Die vorläufigen Q1-Zahlen von Wirecard am Donnerstagmorgen haben gezeigt: Der Zahlungsabwickler ist auch zu Jahresbeginn signifikant gewachsen – allerdings nicht mehr ganz so stark wie in den Vorquartalen. Dabei spielte natürlich auch die Corona-Pandemie eine Rolle. Der Markt weiß das Zahlenwerk trotzdem nicht so recht einzuordnen.
Das äußert sich an den deutlichen Kursschwankungen, welche der DAX-Titel seit der Veröffentlichung am Morgen zeigt: In einer ersten Reaktion war der Kurs zum Xetra-Handelsstart kurzzeitig um rund vier Prozent gefallen, anschließend aber mit fast zwei Prozent ins Plus geklettert. Gegen Mittag notiert die Aktie erneut moderat im Minus – schlägt sich damit aber dennoch etwas besser als der schwache DAX.
Auch bei den Analysten rufen die Q1-Zahlen ein geteiltes Echo hervor: Umsatz- und ergebnisseitig habe der Zahlungsabwickler die Konsensschätzungen verfehlt, so Sandeep Deshpande von der US-Investmentbank JPMorgan. Zudem wollten die Anleger zunächst die offenen Fragen zu den vergangenen Geschäftsjahren geklärt wissen, bevor sie sich wieder auf das laufende Geschäft konzentrierten. Sein „Neutral“-Rating mit einem Kursziel von 150 Euro hat der Analyst bestätigt.
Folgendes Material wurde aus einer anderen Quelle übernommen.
[src/design/iir_filter_direct_form_one.sv]
// Top level of the direct-form-I IIR filter: configuration registers, sequencer,
// tap chain and output register. Depends on iirdf1_pkg, iirdf1_cell and iirdf1_mac.
//
// Usage: samples enter on the in_ channel (valid/ready) and filtered samples leave
// on the out_ channel with a saturation flag, one result per input transaction.
// The cfg_ port writes the tap counts, the coefficient slot and the coefficient
// value (a write of the value stores it into the selected slot); the user must write it
// only while the filter holds no sample in flight, which the block itself does not enforce.
// Each tap of the chain holds x[n-k], y[n-1-k], b[k] and a[k]. For one sample the
// chain rotates MAX_TAPS times through the shared multiplier for the feedforward
// sum and MAX_TAPS times for the feedback sum, so the multiplier port sets the
// rate: a new sample is taken only after the previous one has passed the drain and
// done steps and the sequencer is back in idle.
// The result sits in an output register; when the receiver stalls, the next sample
// is still accepted and computed, and it waits in the final step until the register
// frees up. Reset clears both histories, the tap counts and the coefficient slot
// register; coefficients must be written before use.
module iir_filter_direct_form_one #(
  parameter int MAX_TAPS       = 8,
  parameter int SAMPLE_WIDTH   = 16,
  parameter int COEF_FRAC_BITS = 16
) (
  input  logic                                    clk,
  input  logic                                    rst_n,
  input  logic                                    in_valid,
  output logic                                    in_ready,
  input  logic signed [SAMPLE_WIDTH-1:0]          in_sample_in,
  output logic                                    out_valid,
  input  logic                                    out_ready,
  output logic signed [SAMPLE_WIDTH-1:0]          out_sample_out,
  output logic                                    out_saturated,
  input  logic                                    cfg_we,
  input  logic [iirdf1_pkg::CFG_INDEX_W-1:0]      cfg_index,
  input  logic [iirdf1_pkg::CFG_DATA_W-1:0]       cfg_data
);
  import iirdf1_pkg::*;

  localparam int CNT_W = (MAX_TAPS > 1) ? $clog2(MAX_TAPS) : 1;
  localparam int CMP_W = ((CNT_W > TAP_CNT_W) ? CNT_W : TAP_CNT_W) + 1;
  localparam logic [CNT_W-1:0] CNT_LAST = CNT_W'(MAX_TAPS - 1);

  localparam logic [2:0] ST_IDLE  = 3'd0;
  localparam logic [2:0] ST_FF    = 3'd1;
  localparam logic [2:0] ST_FB    = 3'd2;
  localparam logic [2:0] ST_DRAIN = 3'd3;
  localparam logic [2:0] ST_DONE  = 3'd4;

  logic [2:0]           state_r;
  logic [2:0]           state_nxt;
  logic [CNT_W-1:0]     cnt_r;
  logic [CNT_W-1:0]     cnt_nxt;
  logic [TAP_CNT_W-1:0] ff_taps_r;
  logic [TAP_CNT_W-1:0] fb_taps_r;
  logic [TAP_CNT_W-1:0] coef_sel_r;

  logic                           out_valid_r;
  logic signed [SAMPLE_WIDTH-1:0] out_sample_r;
  logic                           out_sat_r;

  logic       in_accept;
  logic       out_free;
  logic       finish;
  logic       coef_write;
  cell_ctrl_t cell_ctrl;
  mac_ctrl_t  mac_ctrl;

  logic signed [SAMPLE_WIDTH-1:0] x_w [MAX_TAPS];
  logic signed [SAMPLE_WIDTH-1:0] y_w [MAX_TAPS];
  logic signed [COEF_WIDTH-1:0]   b_w [MAX_TAPS];
  logic signed [COEF_WIDTH-1:0]   a_w [MAX_TAPS];

  logic signed [SAMPLE_WIDTH-1:0] mul_sample;
  logic signed [COEF_WIDTH-1:0]   mul_coef;
  logic signed [SAMPLE_WIDTH-1:0] mac_result;
  logic                           mac_sat;

  // ---------------- configuration registers ----------------
  always_ff @(posedge clk) begin
    if (!rst_n) begin
      ff_taps_r  <= '0;
      fb_taps_r  <= '0;
      coef_sel_r <= '0;
    end else if (cfg_we) begin
      case (cfg_index)
        REG_FF_TAPS:     ff_taps_r  <= cfg_data[TAP_CNT_W-1:0];
        REG_FB_TAPS:     fb_taps_r  <= cfg_data[TAP_CNT_W-1:0];
        REG_COEF_SELECT: coef_sel_r <= cfg_data[TAP_CNT_W-1:0];
        default: ;
      endcase
    end
  end

  assign coef_write = cfg_we && (cfg_index == REG_COEF_VALUE);

  // ---------------- sequencer ----------------
  assign in_accept = in_valid && in_ready;
  assign out_free  = !out_valid_r || out_ready;
  assign finish    = (state_r == ST_DONE) && out_free;
  assign cnt_nxt   = (cnt_r == CNT_LAST) ? '0 : cnt_r + 1'b1;

  always_comb begin
    state_nxt = state_r;
    case (state_r)
      ST_IDLE:  if (in_accept) state_nxt = ST_FF;
      ST_FF:    if (cnt_r == CNT_LAST) state_nxt = ST_FB;
      ST_FB:    if (cnt_r == CNT_LAST) state_nxt = ST_DRAIN;
      ST_DRAIN: state_nxt = ST_DONE;
      ST_DONE:  if (out_free) state_nxt = ST_IDLE;
      default:  state_nxt = ST_IDLE;
    endcase
  end

  always_ff @(posedge clk) begin
    if (!rst_n) begin
      state_r <= ST_IDLE;
      cnt_r   <= '0;
    end else begin
      state_r <= state_nxt;
      if ((state_r == ST_FF) || (state_r == ST_FB)) begin
        cnt_r <= cnt_nxt;
      end
    end
  end

  assign in_ready = (state_r == ST_IDLE);

  always_comb begin
    cell_ctrl.shift_x   = in_accept;
    cell_ctrl.rotate_ff = (state_r == ST_FF);
    cell_ctrl.shift_y   = finish;
    cell_ctrl.rotate_fb = (state_r == ST_FB);
  end

  // The tap at the head of the chain has index cnt_r; it counts only below the
  // configured tap count, which also covers counts beyond the chain length.
  always_comb begin
    mac_ctrl.clear    = in_accept;
    mac_ctrl.issue    = (state_r == ST_FF) || (state_r == ST_FB);
    mac_ctrl.subtract = (state_r == ST_FB);
    if (state_r == ST_FB) begin
      mac_ctrl.use_tap = CMP_W'(cnt_r) < CMP_W'(fb_taps_r);
      mul_sample       = y_w[0];
      mul_coef         = a_w[0];
    end else begin
      mac_ctrl.use_tap = CMP_W'(cnt_r) < CMP_W'(ff_taps_r);
      mul_sample       = x_w[0];
      mul_coef         = b_w[0];
    end
  end

  // ---------------- tap chain ----------------
  for (genvar k = 0; k < MAX_TAPS; k++) begin : g_tap
    localparam int UP   = (k == 0) ? 0 : k - 1;
    localparam int DOWN = (k + 1) % MAX_TAPS;

    logic                           b_we;
    logic                           a_we;
    logic signed [SAMPLE_WIDTH-1:0] x_up;
    logic signed [SAMPLE_WIDTH-1:0] y_up;

    assign b_we = coef_write && !coef_sel_r[COEF_SLOT_W]
                  && (32'(coef_sel_r[COEF_SLOT_W-1:0]) == k);
    assign a_we = coef_write && coef_sel_r[COEF_SLOT_W]
                  && (32'(coef_sel_r[COEF_SLOT_W-1:0]) == k);
    assign x_up = (k == 0) ? in_sample_in : x_w[UP];
    assign y_up = (k == 0) ? mac_result : y_w[UP];

    iirdf1_cell #(
      .SAMPLE_WIDTH (SAMPLE_WIDTH)
    ) u_cell (
      .clk     (clk),
      .rst_n   (rst_n),
      .ctrl    (cell_ctrl),
      .b_we    (b_we),
      .a_we    (a_we),
      .coef_in (cfg_data),
      .x_up    (x_up),
      .x_down  (x_w[DOWN]),
      .b_down  (b_w[DOWN]),
      .y_up    (y_up),
      .y_down  (y_w[DOWN]),
      .a_down  (a_w[DOWN]),
      .x       (x_w[k]),
      .b       (b_w[k]),
      .y       (y_w[k]),
      .a       (a_w[k])
    );
  end

  // ---------------- multiply-accumulate ----------------
  iirdf1_mac #(
    .MAX_TAPS       (MAX_TAPS),
    .SAMPLE_WIDTH   (SAMPLE_WIDTH),
    .COEF_FRAC_BITS (COEF_FRAC_BITS)
  ) u_mac (
    .clk        (clk),
    .rst_n      (rst_n),
    .ctrl       (mac_ctrl),
    .mul_sample (mul_sample),
    .mul_coef   (mul_coef),
    .result     (mac_result),
    .result_sat (mac_sat)
  );

  // ---------------- output register ----------------
  always_ff @(posedge clk) begin
    if (!rst_n) begin
      out_valid_r <= 1'b0;
    end else if (finish) begin
      out_valid_r <= 1'b1;
    end else if (out_ready) begin
      out_valid_r <= 1'b0;
    end
  end

  always_ff @(posedge clk) begin
    if (finish) begin
      out_sample_r <= mac_result;
      out_sat_r    <= mac_sat;
    end
  end

  assign out_valid      = out_valid_r;
  assign out_sample_out = out_sample_r;
  assign out_saturated  = out_sat_r;

  // ---------------- assertions ----------------
  a_issue_in_sums: assert property (@(posedge clk) disable iff (!rst_n)
    mac_ctrl.issue |-> ((state_r == ST_FF) || (state_r == ST_FB)))
    else $error("multiplier issued outside the tap sums");

  a_ff_to_fb: assert property (@(posedge clk) disable iff (!rst_n)
    ((state_r == ST_FF) && (cnt_r == CNT_LAST)) |=> ((state_r == ST_FB) && (cnt_r == '0)))
    else $error("feedback sum did not start at tap zero");

  a_result_from_done: assert property (@(posedge clk) disable iff (!rst_n)
    $rose(out_valid_r) |-> ($past(state_r) == ST_DONE))
    else $error("result appeared without a finished computation");

  a_finish_loads: assert property (@(posedge clk) disable iff (!rst_n)
    finish |=> (out_valid_r && (state_r == ST_IDLE)))
    else $error("finished result not loaded into the output register");

endmodule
Wirecard-Bulle Knut Woller von der Baader Bank traut der Aktie mit einem fairen Wert von 240 Euro indes 90 Euro mehr Kurspotenzial zu und hat seine Kaufempfehlung bekräftigt. Trotz Gegenwind durch die Covid-19-Krise habe der Zahlungsabwickler einen soliden Start ins neue Jahr hinter sich. Positiv sei auch, dass das Neukundengeschäft weiter stark wachse.
Jahresprognose bestätigt
Mittelfristig bleibt das Management trotz Corona zuversichtlich und hat die EBITDA-Prognose für das Gesamtjahr von 1,0 bis 1,12 Milliarden Euro erneut bestätigt. Für das zweite Quartal seien die Effekte der Pandemie allerdings noch nicht endgültig abzuschätzen, teilte der Konzern weiter mit.
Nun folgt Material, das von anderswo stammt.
**config.mk**
```make
export PLATFORM = sky130hd
export DESIGN_NAME = tmsg_div
export DESIGN_NICKNAME = d
export VERILOG_FILES = /design/src/hw/rtl/tmsg_pkg.sv /design/src/hw/rtl/tmsg_div.sv
export SDC_FILE = /design/constraint.sdc
export NUM_CORES = 1
export LEC_CHECK = 0
export ABC_AREA = 1
export BUFFER_PORTS_ARGS = -buffer_cell sky130_fd_sc_hd__buf_2
export CAP_MARGIN = 20
export CORE_AREA = 2 2 68 64
export DETAILED_ROUTE_END_ITERATION = 8
export DIE_AREA = 0 0 70 66
export PLACE_DENSITY = 0.68
export REMOVE_ABC_BUFFERS = 1
export SETUP_SLACK_MARGIN = 0.2
export SLEW_MARGIN = 20
export SYNTH_ARGS = -nofsm -noshare
export SYNTH_HDL_FRONTEND = slang
export SYNTH_SLANG_ARGS = --single-unit
```
**constraint.sdc**
```tcl
create_clock -name clk -period 2.7 [get_ports clk]
set_clock_uncertainty 0.15 [all_clocks]
set_input_delay 0.135 -clock clk [delete_from_list [all_inputs] [get_ports clk]]
set_output_delay 0.135 -clock clk [all_outputs]
set_load 0.01 [all_outputs]
```
## config.mk

```make
export PLATFORM = sky130hd
export DESIGN_NAME = mru_page_cache_directory
export DESIGN_NICKNAME = d
export VERILOG_FILES = /design/src/sv/mpcd_pkg.sv /design/src/sv/mpcd_cell.sv /design/src/sv/mru_page_cache_directory.sv
export SDC_FILE = /design/constraint.sdc
export NUM_CORES = 1
export LEC_CHECK = 0
export BUFFER_PORTS_ARGS = -buffer_cell sky130_fd_sc_hd__buf_2
export CELL_PAD_IN_SITES_DETAIL_PLACEMENT = 1
export CELL_PAD_IN_SITES_GLOBAL_PLACEMENT = 1
export CORE_MARGIN = 10
export CORE_UTILIZATION = 29
export DETAILED_ROUTE_END_ITERATION = 10
export GPL_TIMING_DRIVEN = 0
export PLACE_DENSITY_LB_ADDON = 0.1
export SYNTH_ARGS = -nofsm -noshare
export SYNTH_HDL_FRONTEND = slang
export SYNTH_SLANG_ARGS = --single-unit
export TNS_END_PERCENT = 1
```

## constraint.sdc

```tcl
create_clock -name clock -period 9.35 [get_ports clock]
set_input_delay 0.4675 -clock clock [delete_from_list [all_inputs] [get_ports clock]]
set_output_delay 0.4675 -clock clock [all_outputs]
set_load 0.05 [all_outputs]
```

## src/sv/mpcd_pkg.sv

```systemverilog
// Shared types and constants for the page cache directory.
// Used by the cell, the top level and the checker.
`default_nettype none

package mpcd_pkg;

   // request modes
   localparam logic MODE_LOOKUP = 1'b0;
   localparam logic MODE_INSERT = 1'b1;

   // configuration register indexes
   localparam int  CSR_INDEX_W   = 1;
   localparam int  CSR_DATA_W    = 5;
   localparam logic [CSR_INDEX_W-1:0] CSR_CAPACITY  = 1'd0;
   localparam logic [CSR_INDEX_W-1:0] CSR_WRITEBACK = 1'd1;
   localparam logic [CSR_DATA_W-1:0]  CAPACITY_RESET = 5'd16;

   typedef struct packed {
      logic        mode;
      logic [31:0] page_key;
      logic        dirty;
   } req_type;

   typedef struct packed {
      logic        hit;
      logic [3:0]  slot;
      logic        page_dirty;
      logic        evicted;
      logic        writeback;
      logic [31:0] evicted_key;
   } rsp_type;

   // per-cycle control broadcast to every cell
   typedef struct packed {
      logic shift_all;   // new entry enters the front, whole row moves back
      logic hit_move;    // matched entry goes to front, cells above it move back
   } ctrl_type;

endpackage

`default_nettype wire

```

## src/sv/mpcd_cell.sv

```systemverilog
// One position of the recency order: slot number, key, dirty mark, valid.
// Depends on mpcd_pkg for the control struct.
`default_nettype none

module mpcd_cell #(
   parameter int SLOT_W = 4
) (
   input  wire                    clock,
   input  wire                    reset,
   input  wire mpcd_pkg::ctrl_type ctrl,
   input  wire                    load,        // take the up_ entry in place
   input  wire  [31:0]            cmp_key,
   input  wire                    chain_in,    // match at a later position
   output logic                   chain_out,
   output logic                   match,
   input  wire                    up_valid,
   input  wire  [31:0]            up_key,
   input  wire                    up_dirty,
   input  wire  [SLOT_W-1:0]      up_slot,
   output logic                   valid,
   output logic [31:0]            key,
   output logic                   dirty,
   output logic [SLOT_W-1:0]      slot
);

   logic              valid_ff, valid_in;
   logic [31:0]       key_ff, key_in;
   logic              dirty_ff, dirty_in;
   logic [SLOT_W-1:0] slot_ff, slot_in;
   logic              shift;

   // compare and pass the match flag toward the front
   assign match     = valid_ff && (key_ff == cmp_key);
   assign chain_out = match | chain_in;
   assign shift     = ctrl.shift_all | (ctrl.hit_move & chain_out) | load;

   always_comb begin
      valid_in = valid_ff;
      key_in   = key_ff;
      dirty_in = dirty_ff;
      slot_in  = slot_ff;
      if (shift) begin
         valid_in = up_valid;
         key_in   = up_key;
         dirty_in = up_dirty;
         slot_in  = up_slot;
      end
   end

   always_ff @(posedge clock) begin
      if (reset) begin
         valid_ff <= 1'b0;
      end else begin
         valid_ff <= valid_in;
      end
      key_ff   <= key_in;
      dirty_ff <= dirty_in;
      slot_ff  <= slot_in;
   end

   assign valid = valid_ff;
   assign key   = key_ff;
   assign dirty = dirty_ff;
   assign slot  = slot_ff;

endmodule

`default_nettype wire

```

## src/sv/mru_page_cache_directory.sv

```systemverilog
// Page cache directory, fully associative, most-recently-used replacement.
// Each accepted item has its result registered and strobed in the next cycle.
// Throughput 1 item per cycle; busy stays low. The figure is set by the key compare in
// every cell and the one-step shift of the row of cells, both done in the same cycle.
// Synchronous reset empties the directory, capacity 16, write-back off; no clearing pass.
`default_nettype none

module mru_page_cache_directory #(
   parameter int SLOTS = 16
) (
   input  wire                                  clock,
   input  wire                                  reset,
   input  wire                                  start,
   output logic                                 busy,
   input  wire mpcd_pkg::req_type               req_item,
   output logic                                 rsp_valid,
   output mpcd_pkg::rsp_type                    rsp_item,
   input  wire                                  csr_we,
   input  wire  [mpcd_pkg::CSR_INDEX_W-1:0]     csr_index,
   input  wire  [mpcd_pkg::CSR_DATA_W-1:0]      csr_wdata
);

   localparam int SLOT_W = (SLOTS > 1) ? $clog2(SLOTS) : 1;
   localparam int CNT_W  = $clog2(SLOTS + 1);
   localparam int CMP_W  = (CNT_W > mpcd_pkg::CSR_DATA_W) ? CNT_W : mpcd_pkg::CSR_DATA_W;

   logic [mpcd_pkg::CSR_DATA_W-1:0] capacity_ff;
   logic                            writeback_ff;
   logic [CNT_W-1:0]                count_ff, count_in;
   logic                            rsp_valid_ff;
   mpcd_pkg::rsp_type               rsp_ff, rsp_in;

   // row of cells
   logic              c_valid [SLOTS];
   logic [31:0]       c_key   [SLOTS];
   logic              c_dirty [SLOTS];
   logic [SLOT_W-1:0] c_slot  [SLOTS];
   logic              c_match [SLOTS];
   logic              c_chain [SLOTS+1];

   mpcd_pkg::ctrl_type ctrl;
   logic               front_load;
   logic               accept;
   logic               any_hit;
   logic               is_insert;
   logic               full;
   logic [31:0]        hit_key;
   logic               hit_dirty;
   logic [SLOT_W-1:0]  hit_slot;
   logic               front_dirty;
   logic [31:0]        front_key;
   logic [SLOT_W-1:0]  front_slot;
   logic [CMP_W-1:0]   cap_x, eff_cap;

   assign busy      = 1'b0;
   assign accept    = start && !busy;
   assign is_insert = (req_item.mode == mpcd_pkg::MODE_INSERT);
   assign any_hit   = c_chain[0];
   assign c_chain[SLOTS] = 1'b0;

   genvar gi;
   generate
      for (gi = 0; gi < SLOTS; gi++) begin : g_cell
         if (gi == 0) begin : g_front
            mpcd_cell #(.SLOT_W(SLOT_W)) u_cell (
               .clock    (clock),
               .reset    (reset),
               .ctrl     (ctrl),
               .load     (front_load),
               .cmp_key  (req_item.page_key),
               .chain_in (c_chain[gi+1]),
               .chain_out(c_chain[gi]),
               .match    (c_match[gi]),
               .up_valid (1'b1),
               .up_key   (front_key),
               .up_dirty (front_dirty),
               .up_slot  (front_slot),
               .valid    (c_valid[gi]),
               .key      (c_key[gi]),
               .dirty    (c_dirty[gi]),
               .slot     (c_slot[gi])
            );
         end else begin : g_rest
            mpcd_cell #(.SLOT_W(SLOT_W)) u_cell (
               .clock    (clock),
               .reset    (reset),
               .ctrl     (ctrl),
               .load     (1'b0),
               .cmp_key  (req_item.page_key),
               .chain_in (c_chain[gi+1]),
               .chain_out(c_chain[gi]),
               .match    (c_match[gi]),
               .up_valid (c_valid[gi-1]),
               .up_key   (c_key[gi-1]),
               .up_dirty (c_dirty[gi-1]),
               .up_slot  (c_slot[gi-1]),
               .valid    (c_valid[gi]),
               .key      (c_key[gi]),
               .dirty    (c_dirty[gi]),
               .slot     (c_slot[gi])
            );
         end
      end
   endgenerate

   // matched entry; keys are unique among valid cells, so an OR of the hits
   always_comb begin
      hit_key   = '0;
      hit_dirty = 1'b0;
      hit_slot  = '0;
      for (int i = 0; i < SLOTS; i++) begin
         if (c_match[i]) begin
            hit_key   = hit_key | c_key[i];
            hit_dirty = hit_dirty | c_dirty[i];
            hit_slot  = hit_slot | c_slot[i];
         end
      end
   end

   // effective capacity: zero counts as one, saturate at the built slot count
   always_comb begin
      cap_x = CMP_W'(capacity_ff);
      if (capacity_ff == '0) begin
         eff_cap = CMP_W'(1);
      end else if (cap_x > CMP_W'(SLOTS)) begin
         eff_cap = CMP_W'(SLOTS);
      end else begin
         eff_cap = cap_x;
      end
   end

   assign full = (CMP_W'(count_ff) >= eff_cap) && (count_ff != '0);

   // request decode: new front entry, cell control, result, fill count
   always_comb begin
      ctrl        = '0;
      front_load  = 1'b0;
      count_in    = count_ff;
      front_key   = req_item.page_key;
      front_dirty = req_item.dirty;
      front_slot  = SLOT_W'(count_ff);
      rsp_in      = '0;
      if (any_hit) begin
         ctrl.hit_move = accept;
         front_key     = hit_key;
         front_dirty   = is_insert ? req_item.dirty : hit_dirty;
         front_slot    = hit_slot;
         rsp_in.hit        = 1'b1;
         rsp_in.slot       = 4'(hit_slot);
         rsp_in.page_dirty = front_dirty;
      end else if (is_insert) begin
         rsp_in.page_dirty = req_item.dirty;
         if (full) begin
            // evict the front entry and reuse its slot in place
            front_load         = accept;
            front_slot         = c_slot[0];
            rsp_in.slot        = 4'(c_slot[0]);
            rsp_in.evicted     = 1'b1;
            rsp_in.evicted_key = c_key[0];
            rsp_in.writeback   = c_dirty[0] & writeback_ff;
         end else begin
            ctrl.shift_all = accept;
            rsp_in.slot    = 4'(count_ff);
            if (accept) begin
               count_in = count_ff + CNT_W'(1);
            end
         end
      end
   end

   // configuration, fill count and result register
   always_ff @(posedge clock) begin
      if (reset) begin
         capacity_ff  <= mpcd_pkg::CAPACITY_RESET;
         writeback_ff <= 1'b0;
         count_ff     <= '0;
         rsp_valid_ff <= 1'b0;
      end else begin
         if (csr_we) begin
            case (csr_index)
               mpcd_pkg::CSR_CAPACITY:  capacity_ff  <= csr_wdata;
               mpcd_pkg::CSR_WRITEBACK: writeback_ff <= csr_wdata[0];
               default: ;
            endcase
         end
         count_ff     <= count_in;
         rsp_valid_ff <= accept;
      end
      if (accept) begin
         rsp_ff <= rsp_in;
      end
   end

   assign rsp_valid = rsp_valid_ff;
   assign rsp_item  = rsp_ff;

endmodule

`default_nettype wire

```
Vorstandschef Markus Braun demonstrierte aber Optimismus für die grundsätzliche Ausrichtung. Neuere Statistiken zeigten, dass der Coronavirus den Trend zu bargeldlosen und sogar zu vollkommen digitalisierten Zahlungen am Terminal vor Ort beschleunige. „Wir gehen davon aus, dass die Welt nach dem Coronavirus weit stärker digitalisiert sein wird als vorher“, sagte Braun.
Hohe Unsicherheit
Detaillierte Zahlen für das erste Quartal wird Wirecard voraussichtlich am 16. Juni veröffentlichen. Keine zwei Wochen vorher, am 4. Juni, steht nach aktuellen Planungen aber erst noch der Jahresfinanzbericht 2019 auf der Agenda. Dessen Veröffentlichung war im Zuge der Bilanz-Sonderprüfung durch KPMG mehrfach verschoben worden.
Der KPMG-Bericht konnte die von Kritikern geäußerten Bilanzzweifel Ende April nicht gänzlich ausräumen und hat stattdessen neue Fragen aufgeworfen. Die zweifelsohne positive operative Entwicklung wird dadurch weiterhin in den Hintergrund gedrängt. Die Unsicherheit unter den Investoren ist groß, eine nachhaltige Erholung der Aktie lässt bislang auf sich warten.
Was DER AKTIONÄR angesichts dieser Gemengelage rät, lesen Sie in der neuen Ausgabe (21/2020).
Mit Material von dpa-AFX.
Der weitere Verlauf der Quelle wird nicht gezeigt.